## [What you need to do]
Scan the records for "increased". Show the matching lines.
⟨
File: src/rtl/pipe_reg_de.sv
// Decode-to-execute pipeline register with stall/flush handling and optional
// stall/flush performance counters (enabled by defining PIPE_PERF_CNT_EN).
module pipe_reg_de #(
  parameter int unsigned DATA_W  = 32,
  parameter int unsigned RADDR_W = 5,
  parameter int unsigned CTRL_W  = 16,
  parameter int unsigned CNT_W   = 32
) (
  input  logic               clk,
  input  logic               rst,
  input  logic               stall,
  input  logic               flush,
  input  logic               valid_d,
  input  logic [CTRL_W-1:0]  ctrl_d,
  input  logic [DATA_W-1:0]  rd1_d,
  input  logic [DATA_W-1:0]  rd2_d,
  input  logic [DATA_W-1:0]  pc_d,
  input  logic [DATA_W-1:0]  imm_ext_d,
  input  logic [DATA_W-1:0]  pc_plus4_d,
  input  logic [RADDR_W-1:0] rd_d,
  output logic               valid_e,
  output logic [CTRL_W-1:0]  ctrl_e,
  output logic [DATA_W-1:0]  rd1_e,
  output logic [DATA_W-1:0]  rd2_e,
  output logic [DATA_W-1:0]  pc_e,
  output logic [DATA_W-1:0]  imm_ext_e,
  output logic [DATA_W-1:0]  pc_plus4_e,
  output logic [RADDR_W-1:0] rd_e,
  output logic [CNT_W-1:0]   stall_cnt,
  output logic [CNT_W-1:0]   flush_cnt
);

  logic               valid_q;
  logic [CTRL_W-1:0]  ctrl_q;
  logic [DATA_W-1:0]  rd1_q;
  logic [DATA_W-1:0]  rd2_q;
  logic [DATA_W-1:0]  pc_q;
  logic [DATA_W-1:0]  imm_ext_q;
  logic [DATA_W-1:0]  pc_plus4_q;
  logic [RADDR_W-1:0] rd_q;

  // Priority rst > flush > stall > load; a bubble always carries zero control.
  always_ff @(posedge clk) begin
    if (rst) begin
      valid_q    <= 1'b0;
      ctrl_q     <= '0;
      rd_q       <= '0;
      rd1_q      <= '0;
      rd2_q      <= '0;
      pc_q       <= '0;
      imm_ext_q  <= '0;
      pc_plus4_q <= '0;
    end else if (flush) begin
      valid_q <= 1'b0;
      ctrl_q  <= '0;
      rd_q    <= '0;
    end else if (!stall) begin
      valid_q    <= valid_d;
      ctrl_q     <= valid_d ? ctrl_d : '0;
      rd_q       <= rd_d;
      rd1_q      <= rd1_d;
      rd2_q      <= rd2_d;
      pc_q       <= pc_d;
      imm_ext_q  <= imm_ext_d;
      pc_plus4_q <= pc_plus4_d;
    end
  end

  assign valid_e    = valid_q;
  assign ctrl_e     = ctrl_q;
  assign rd_e       = rd_q;
  assign rd1_e      = rd1_q;
  assign rd2_e      = rd2_q;
  assign pc_e       = pc_q;
  assign imm_ext_e  = imm_ext_q;
  assign pc_plus4_e = pc_plus4_q;

`ifdef PIPE_PERF_CNT_EN
  logic [CNT_W-1:0] stall_cnt_q;
  logic [CNT_W-1:0] flush_cnt_q;

  // Saturating counters; a stall that coincides with a flush counts as a flush.
  always_ff @(posedge clk) begin
    if (rst) begin
      stall_cnt_q <= '0;
      flush_cnt_q <= '0;
    end else begin
      if (stall && !flush && (stall_cnt_q != '1)) begin
        stall_cnt_q <= stall_cnt_q + CNT_W'(1);
      end
      if (flush && (flush_cnt_q != '1)) begin
        flush_cnt_q <= flush_cnt_q + CNT_W'(1);
      end
    end
  end

  assign stall_cnt = stall_cnt_q;
  assign flush_cnt = flush_cnt_q;
`else
  assign stall_cnt = '0;
  assign flush_cnt = '0;
`endif

endmodule

File: config.mk
export PLATFORM = sky130hd
export DESIGN_NAME = pipe_reg_de
export DESIGN_NICKNAME = d
export VERILOG_FILES = /design/src/rtl/pipe_reg_de.sv
export SDC_FILE = /design/constraint.sdc
export NUM_CORES = 1
export LEC_CHECK = 0
export CAP_MARGIN = 30
export CELL_PAD_IN_SITES_DETAIL_PLACEMENT = 1
export CELL_PAD_IN_SITES_GLOBAL_PLACEMENT = 2
export CORE_MARGIN = 2
export CORE_UTILIZATION = 21
export CTS_CLUSTER_DIAMETER = 200
export DETAILED_ROUTE_END_ITERATION = 12
export GPL_ROUTABILITY_DRIVEN = 1
export PLACE_DENSITY_LB_ADDON = 0.1
export SETUP_SLACK_MARGIN = 0.5
export SKIP_CTS_REPAIR_TIMING = 1
export SYNTH_ARGS = -nofsm -noshare
export SYNTH_HDL_FRONTEND = slang
export SYNTH_SLANG_ARGS = --single-unit
File: constraint.sdc
create_clock -name clk -period 1.8 [get_ports clk]
set_clock_uncertainty 0.2 [all_clocks]
set_input_delay 0.36 -clock clk [delete_from_list [all_inputs] [get_ports clk]]
set_output_delay 0.36 -clock clk [all_outputs]
set_load 0.01 [all_outputs]
# Yosys cells after proc, flatten, opt, wreduce, memory -nomap -nowiden
# Index checks and enable logic that the tools add are counted.
op_classes:
  n_mux: 1
  bitwise_logic: 2
  reduce_logical: 2
op_table:
  columns: ["cell", "n"]
  rows:
  - ["$mux 16", 1]
  - ["$not 1->1", 2]
  - ["$reduce_and 2->1", 1]
  - ["$reduce_or 2->1", 1]
word_totals:
  reg_bits: 182
  input_bits: 186
  out_inout_bits: 246

# Logic depth before layout (Yosys ltp)
# Gate-level depths: netlist of the first run.
depth:
  word_depth: 2
  depth_mapped: 6
  depth_no_buf: 2

# Worst setup path after synthesis of the first run
# Ideal clock, no wire load.
synth_timing:
  path_type: "input to register"
  start: "input stall"
  end: "register pc_q[10] (netlist: pc_e[10])"
  setup_time_ns: 0.070
  t_arrival_ns: 1.304
  slack_ns: 0.226
  path_stages: 6
  path_cell_list: "buf_6 > buf_6 > buf_8 > buf_6 > or3b_1 > a21oi_1"
synth_between:
  elab_chain_cells: 2
synth_rtl:
  columns: ["item", "line", "rtl"]
  rows:
  - ["start: declaration", "11", "input logic stall,"]
  - ["$not 1->1 (no source line)", null, null]
  - ["$reduce_and 2->1 (no source line)", null, null]
  - ["end signal: assignment", "63", "pc_q <= pc_d;"]
  - ["end: declaration", "37", "logic [DATA_W-1:0] pc_q;"]
# Every way passes these cells.
# A chain may end at the register's enable or synchronous reset.

# Worst setup path after layout of the first run
layout_timing:
  start: "register pc_plus4_q[31] (netlist: pc_plus4_e[31])"
  end: "output pc_plus4_e[31]"
layout_lines:
  columns: ["item", "line", "rtl"]
  rows:
  - ["start: declaration", "39", "logic [DATA_W-1:0] pc_plus4_q;"]
  - ["start signal: assignment", "65", "pc_plus4_q <= pc_plus4_d;"]
  - ["end: declaration", "27", "output logic [DATA_W-1:0] pc_plus4_e,"]
# No word-level cell between the ends.

==> results of run 1 <==
==> final timing paths <==
kind                                      from             end  slack (ps)  depth (start not counted)
worst min register to register      ctrl_e[10]      ctrl_e[10]         270                          2
worst max register to register        pc_e[23]        pc_e[23]         870                          3
worst min-delay path                       rst  pc_plus4_e[23]         110                          2
worst max-delay path            pc_plus4_e[31]  pc_plus4_e[31]         340                          1
==> per-stage QoR <==
step	hold slack, ps	utilization, %	setup TNS [ps]
5_1_grt	101.9	35.17	0
3_3_place_gp	245.9	32.29	0
4_1_cts	98.56	33.79	-24250
3_5_place_dp	255.6	32.29	0
2_1_floorplan	273.0	-	0
6_report	107.1	35.20	0
==> area by class of cell <==
cell class	instances	area share, %
diodes	5	0.09481
clock buffers	22	3.669
clock inverters	9	0.5784
multi-input cells	605	27.41
flip-flops and latches	182	29.33
well taps	511	4.845
repair buffers	415	34.08
==> metal layers <==
layer | vias up | share of wire, %
met5 | - | 0.030
met4 | 2 | 1.0
met3 | 16 | 8.2
met2 | 229 | 48
met1 | 3483 | 43
li1 | 3689 | -
==> registers in the layout (all words and copies together), names as in the netlist <==
| name | count |
|---|---|
| pc_plus4_e | 32 |
| ctrl_e | 16 |
| rd1_e | 32 |
| rd2_e | 32 |
| rd_e | 5 |
| pc_e | 32 |
| valid_e | 1 |
| imm_ext_e | 32 |
==> power breakdown <==
group / internal, uW / total [uW] / switching (uW)
registers: 4240 / 4350 / 113
logic: 961 / 1660 / 703
clock network: 2040 / 3730 / 1700
==> cell families after synthesis <==
kind of cell	count (synthesis)	share of synthesized area, %
AND/OR/NAND/NOR	199	20.27
AO/OA/AOI/OAI	336	21.17
buffers and inverters	162	11.88
other	1	0.04721
flip-flops	182	45.87
multiplexers	6	0.7562
==> cells in the final DEF (no fill, tap or decap), types with 4 or more instances in the layout <==
cell             netlist  layout
dfxtp_2                0     181
clkbuf_16              0      17
nor2_1                 6       6
a21oi_1              176     170
nand3b_1              16      16
buf_12                 0      19
conb_1                 1      64
nand2_1               16      16
buf_6                 10     182
clkbuf_8               0       4
diode_2                0       5
clkinv_2               0       6
buf_4                 64      30
or3b_1               159     159
o21ai_0              160     160
a21oi_2                0       6
mux2i_1                6       6
clkdlybuf4s50_1        0     182
==> flow_summary.yaml, run 1 <==
outcome:
  status: "complete, no violations"
global_routing:
  antenna_found_initial: 2
  grtUsageMet2_pct: 24.08
  grt_usage_pct: 14.72
  grt_util_met1_pct: 18.00
  grt_pass1_wl_microns: 44190
  grt-busiest-layer: "met2"
  grt_pass1_vias: 7477
  grtUsageMet3_pct: 5.714
  grt_max_degree: 68
  grt_overflow: 0
placement:
  dp.cells: 1704
  place_ws_ps: 15.46
  placed_cell_area_sq_mm: 0.01211
  gp_congestion: 0.6995
  hpwlAfterDp_microns: 21300
  io_buffer_count: 367
sta:
  finalCritPeriodShare_pct: 81.38
  final_hold_viol_count: 0
  setup_ws_ps: 335.2
  setup_violations: 0
  slew_viol_final: 0
  fmax_mhz: 682.7
  rsz0062_at_grt: "true"
  timing.final.crit_period_ps: 1465
cts:
  root_buffer: "clkbuf_16"
  clk_pin_slew_ps: 70
  worstSkewPairLatency_ps: 450
  cts_tree: "built"
  clock-sinks: 182
  cts_htree_levels: 4
  cts_inserted_buffers: 17
  cts_buffer_depth: 2
cells_and_area:
  multi_input_area_sq_mm: 0.003617
  seqCellArea_sq_mm: 0.003870
  area_growth_pct: 66.15
  fin_nets: 1407
  nFillCells: 4275
  stdcell_count: 1749
  drive_gt1_share_pct: 36.66
  design_area_sq_mm: 0.01320
die:
  die_h_microns: 198.5
  die_area_sq_mm: 0.03939
  die_w_microns: 198.5
  floorplan.initialDensity_pct: 21.19
  core.rowCount: 71
  core_sq_mm: 0.03749
  ios: 432
power:
  ir_worst_vdd_uv: 628.7
  powerDensity_mw_per_mm2: 738.6
  total_power_uw: 9747
  leakagePower_uw: 0.005043
setup_path:
  crit_path_end_kind: "primary output"
  crit_chain: "buf_6"
  critPathTopFamily: "flip-flops"
  crit_slowest_cell: "dfxtp_2"
  cp.required_ps: 1240
  cp_max_fo: 2
  critPathLaunchType: "flop"
  crit_arrival_ps: 900
  crit_path_max_incr_delay_ps: 350
  criticalPathCategory: "flop to primary output"
  path_buf_inv: 1
synth:
  netlist_top_cells_area: "dfxtp_1 (46%), or3b_1 (18%), a21oi_1 (11%), o21ai_0 (10%), buf_4 (6.0%)"
  yosysSeqAreaShare_pct: 45.87
  syn_inst: 886
  synth-async-reset-ratio_pct: 0
  synth_top_area_share_pct: 45.87
  yosysTopAreaCell: "dfxtp_1"
  synth.distinct_cells: 17
  synth_most_common_cell: "dfxtp_1"
  ys_seq_elements: 182
  synth_area_sq_mm: 0.007943
  synth_edf_count: 0
  synth_warnings: 0
  postSynthAreaPerCell_sq_um: 8.965
  synthFlopType: "dfxtp_1"
  synth_commonest_cells: "dfxtp_1 (182), a21oi_1 (176), o21ai_0 (160)"
detailed_routing:
  vias: 7419
  routed_wl_microns: 29930
  ant_nets: 0
  drt-wirelength-per-cell_microns: 17.11
  drc: 0
  drt_iter0_drc: 245
  first_pass_iters: 4
  vias_per_cell: 4.242
worst_hold_path:
  hold_class: "input port to flop"
flow_run:
  cap_violations: 0
Power figures use the tool's default switching activity.
==> run 2: changes to the inputs <==
Clock period 1.8 ns to 1.45 ns, I/O delays scaled along.
==> run 2 against run 1 <==
Net effect: the run now ends with hold timing left; via count increased by 6.7%; combinational power increased by 54%; sequential power increased by 24%; sequential share of layout area decreased by 3.2 points; register-to-register slack got worse by 330 ps; wire length increased by 22%; sequential cell count unchanged; clock-buffer cell count decreased by 2; highest routed layer unchanged.
==> flow_summary.yaml, run 2 (synthesis gave the netlist of run 1 again) <==
outcome:
  status: "finished, violations left"
  violations: "hold timing"
global_routing:
  antenna_found_initial: 6
  grt_max_degree: 54
  grt_overflow: 0
  grt_usage_pct: 14.90
  grt_pass1_vias: 7380
  grt_pass1_wl_microns: 44680
cells_and_area:
  drive_gt1_share_pct: 44.19
  fin_nets: 1463
  fin_util_pct: 39.48
  area_growth_pct: 86.36
  final_common_cell: "buf_6"
  stdcell_count: 1805
  layout_common_cells: "buf_6 (192), dfxtp_2 (182), o21ai_0 (153)"
detailed_routing:
  drt_iter0_drc: 213
  vias_per_cell: 4.387
  first_pass_iters: 4
  routed_wl_microns: 36400
  vias: 7918
  drc: 0
  ant_nets: 0
  drt-wirelength-per-cell_microns: 20.17
worst_hold_path:
  hold_class: "input port to flop"
die:
  ios: 432
  die_h_microns: 198.5
  die_w_microns: 198.5
  core_sq_mm: 0.03749
  floorplan.initialDensity_pct: 21.19
  core.rowCount: 71
  die_area_sq_mm: 0.03939
setup_path:
  crit_path_end_kind: "primary output"
  crit_slowest_cell: "dfxtp_2"
  criticalPathCategory: "flop to primary output"
  crit_arrival_ps: 930
  critPathLaunchType: "flop"
  crit_chain: "buf_6"
  path_buf_inv: 1
  cp_max_fo: 2
  critPathTopFamily: "flip-flops"
  crit_path_max_incr_delay_ps: 360
  cp.required_ps: 960
placement:
  gp_congestion: 0.6886
  place_ws_ps: -218.9
  hpwlAfterDp_microns: 21580
  dp.cells: 1716
  io_buffer_count: 367
power:
  netSwitchingFraction_pct: 25.45
  combPwrFrac_pct: 19.2
  p_switching_uw: 3406
  leakagePower_uw: 0.006065
  internal-power_uw: 9975
  ir_worst_vdd_uv: 813.5
  powerDensity_mw_per_mm2: 904.0
  p_clk_share_pct: 40.5
  power_frac_seq_pct: 40.4
sta:
  setup_tns_ps: 0
  final_hold_viol_count: 10
  worst_hold_slack_ps: -29.47
  fmax_mhz: 702.8
  rsz0062_at_grt: "true"
  setup_ws_ps: 27.12
  finalCritPeriodShare_pct: 98.13
  slew_viol_final: 0
  setup_violations: 0
  timing.final.crit_period_ps: 1423
cts:
  cts_buffer_depth: 2
  cts_tree: "built"
  clk_pin_slew_ps: 70
  worstSkewPairLatency_ps: 450
  cts_inserted_buffers: 17
  root_buffer: "clkbuf_16"
  clock-sinks: 182
  cts_htree_levels: 4
flow_run:
  cap_violations: 0
==> run 2: cell count changes in the layout (fill, tap and decap cells not counted), sizes merged, moves of 3 or more <==
cell           delta
clkdlybuf4s50    -39
dlymetal6s2s     +39
clkbuf           +32
buf              +22
bufinv            +4
clkinv            -3
==> run 2: per-stage QoR <==
stage	cell area (sq um)	power [uW]
2_1_floorplan	8289	6392
3_3_place_gp	12210	7502
3_5_place_dp	12210	7512
6_report	14800	13380
4_1_cts	12870	13020
5_1_grt	14800	13980
==> run 2: final cells by class <==
type	instances	area, sq um
diodes	4	10.01
clock buffers	20	466.7
clock inverters	12	197.7
fillers	4168	22690
multi-input cells	605	3806
flip-flops and latches	182	3871
well taps	511	639.4
repair buffers	471	5811
==> run 2: power by group through the flow <==
| stage | sequential (uW) | combinational [uW] | clock (uW) |
|---|---|---|---|
| 2_1_floorplan | 5520 | 868 | 0 |
| 3_3_place_gp | 5420 | 2080 | 0 |
| 3_5_place_dp | 5430 | 2080 | 0 |
| 4_1_cts | 5320 | 2090 | 5610 |
| 5_1_grt | 5430 | 2760 | 5790 |
| 6_report | 5400 | 2560 | 5420 |
==> run 2: per-layer routing <==
layer,vias up,share of wire [%],global-route usage [%]
met4,2,0.98,3.814
met3,18,6.9,6.036
met1,3837,44,18.19
li1,3816,-,-
met2,245,48,24.31
met5,-,0.036,0
==> run 2: worst paths after layout <==
path                   from        endpoint  slack [ps]  cells after the start
max          pc_plus4_e[31]  pc_plus4_e[31]          30                      1
min                   stall   imm_ext_e[19]         -30                      3
max reg2reg         pc_e[2]         pc_e[2]         540                      3
min reg2reg      ctrl_e[10]      ctrl_e[10]         260                      2
==> run 3: changes to the inputs <==
Settings changed: ABC_AREA set to 1, CORE_UTILIZATION 21 to 19.
==> run 3 against run 2 <==
Net effect: the flow now finishes without violations; utilization fell by 4.4 points; global-route usage decreased by 1.8 points; sequential share of layout area is 0.75 points higher; power up 1.8%; cell count grew 19%; maximum frequency increased by 1.3%; worst hold slack better by 52 ps; critical path type unchanged; largest power group is now registers.
==> flow_summary.yaml, run 3 <==
setup_path:
  crit_slowest_cell: "dfxtp_2"
  cp.required_ps: 960
  crit_path_end_kind: "primary output"
  cp_max_fo: 2
  critPathLaunchType: "flop"
  crit_path_max_incr_delay_ps: 350
  crit_chain: "buf_6"
  crit_arrival_ps: 910
  critPathTopFamily: "flip-flops"
  path_buf_inv: 1
  criticalPathCategory: "flop to primary output"
cells_and_area:
  area_growth_pct: 81.06
  n_antenna_cell: 0
  fin_util_pct: 35.08
  layout_common_cells: "nor2_1 (315), nand2_1 (296), buf_6 (191)"
  final_common_cell: "nor2_1"
  drive_gt1_share_pct: 34.10
  fin_nets: 1780
global_routing:
  grt_overflow: 0
  grt_usage_pct: 13.11
  grt_max_degree: 42
  antenna_found_initial: 2
  grt_pass1_vias: 7579
  grt_pass1_wl_microns: 43840
detailed_routing:
  drt_iter0_drc: 207
  vias_per_cell: 3.745
  drc: 0
  drt-wirelength-per-cell_microns: 14.88
  vias: 8011
  routed_wl_microns: 31820
  first_pass_iters: 4
  ant_nets: 0
synth:
  yosysTopAreaCell: "dfxtp_1"
  synth_warnings: 0
  synthFlopType: "dfxtp_1"
  synth-async-reset-ratio_pct: 0
  netlist_top_cells_area: "dfxtp_1 (46%), nand2_1 (16%), nor2_1 (15%), inv_1 (7.6%), buf_4 (6.5%)"
  synth_most_common_cell: "nand2_1"
  yosysSeqAreaShare_pct: 45.85
  synth_edf_count: 0
  synth_area_sq_mm: 0.007946
  postSynthAreaPerCell_sq_um: 6.746
  syn_inst: 1178
  synth_commonest_cells: "nand2_1 (348), nor2_1 (320), dfxtp_1 (182)"
  ys_seq_elements: 182
  synth.distinct_cells: 15
  synth_top_area_share_pct: 45.85
cts:
  cts_inserted_buffers: 17
  clk_pin_slew_ps: 70
  cts_tree: "built"
  cts_buffer_depth: 2
  clock-sinks: 182
  worstSkewPairLatency_ps: 460
  cts_htree_levels: 4
  root_buffer: "clkbuf_16"
sta:
  fmax_mhz: 712.3
  setup_violations: 0
  final_hold_viol_count: 0
  finalCritPeriodShare_pct: 96.83
  slew_viol_final: 0
  timing.final.crit_period_ps: 1404
  worst_hold_slack_ps: 22.86
  setup_tns_ps: 0
  rsz0062_at_grt: "true"
worst_hold_path:
  hold_class: "input port to flop"
die:
  floorplan.initialDensity_pct: 19.37
  die_w_microns: 208.5
  die_area_sq_mm: 0.04347
  core.rowCount: 74
  die_h_microns: 208.5
  core_sq_mm: 0.04102
  ios: 432
flow_run:
  cap_violations: 0
power:
  ir_worst_vdd_uv: 722.2
  powerDensity_mw_per_mm2: 946.5
  leakagePower_uw: 0.007068
outcome:
  status: "complete, no violations"
placement:
  hpwlAfterDp_microns: 22180
  io_buffer_count: 367
  gp_congestion: 0.7243
-- run 3: cell types whose count changed in the layout (fill, tap and decap cells not counted), moves of 29 or more --
cell | before | now
a21oi_1 | 139 | 21
a21oi_2 | 37 | 1
clkdlybuf4s50_1 | 143 | 181
dlymetal6s2s_1 | 39 | 2
inv_1 | 0 | 161
nand2_1 | 16 | 296
nand2_2 | 0 | 32
nor2_1 | 6 | 315
o21ai_0 | 153 | 0
or3b_1 | 131 | 0
or3b_4 | 29 | 0
-- run 3: layout make-up --
class,count,area (sq um)
fillers,4899,26630
repair buffers,459,5406
flip-flops and latches,182,3871
multi-input cells,772,3211
well taps,532,665.6
inverters,162,610.6
clock buffers,20,446.7
clock inverters,12,176.4
-- run 3: through the flow --
stage / setup WS, ps / instances / power (uW) / cell area, sq um
after global placement: -413.8 / 2066 / 8088 / 12240
after floorplan: 218.6 / 1241 / 6755 / 8217
final: 46.01 / 2139 / 13620 / 14390
after CTS: -493.8 / 2098 / 13400 / 12860
after global routing: -10.16 / 2139 / 14380 / 14390
after detailed placement: -435.2 / 2066 / 8112 / 12240
-- run 3: power breakdown --
part           internal [uW]  total (uW)  switching, uW  leakage (uW)
Clock                   2940        5130           2190      0.000300
Sequential              5370        5590            218       0.00157
Combinational           1650        2900           1250       0.00520
-- run 3: worst paths after layout --
kind                  start              to  slack (ps)  depth (start not counted)
max reg2reg      ctrl_e[13]      ctrl_e[13]         550                          3
max          pc_plus4_e[29]  pc_plus4_e[29]          50                          1
min reg2reg         rd_e[2]         rd_e[2]         270                          2
min                   stall       ctrl_e[4]          20                          4
-- run 3: tightest hold or removal path, stage by stage --
cell and delay (ps):
buf_8 100, buf_4 140, nand2_1 50, a21oi_1 50
-- run 3: routing by layer --
metal,vias to the layer above,track usage [%],wire length (microns)
met2,223,20.45,14580
met5,-,0,26
met4,4,3.275,307
met3,21,6.777,3019
li1,4093,-,-
met1,3670,15.86,13890
-- run 3: logic make-up after synthesis --
| group | share of synthesized area [%] |
|---|---|
| flops | 45.85 |
| buf+inv | 19.82 |
| compound gates | 1.386 |
| other cells | 0.04719 |
| simple gates | 32.89 |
⟩
## [Written response]
Net effect: the run now ends with hold timing left; via count increased by 6.7%; combinational power increased by 54%; sequential power increased by 24%; sequential share of layout area decreased by 3.2 points; register-to-register slack got worse by 330 ps; wire length increased by 22%; sequential cell count unchanged; clock-buffer cell count decreased by 2; highest routed layer unchanged.
Net effect: the flow now finishes without violations; utilization fell by 4.4 points; global-route usage decreased by 1.8 points; sequential share of layout area is 0.75 points higher; power up 1.8%; cell count grew 19%; maximum frequency increased by 1.3%; worst hold slack better by 52 ps; critical path type unchanged; largest power group is now registers.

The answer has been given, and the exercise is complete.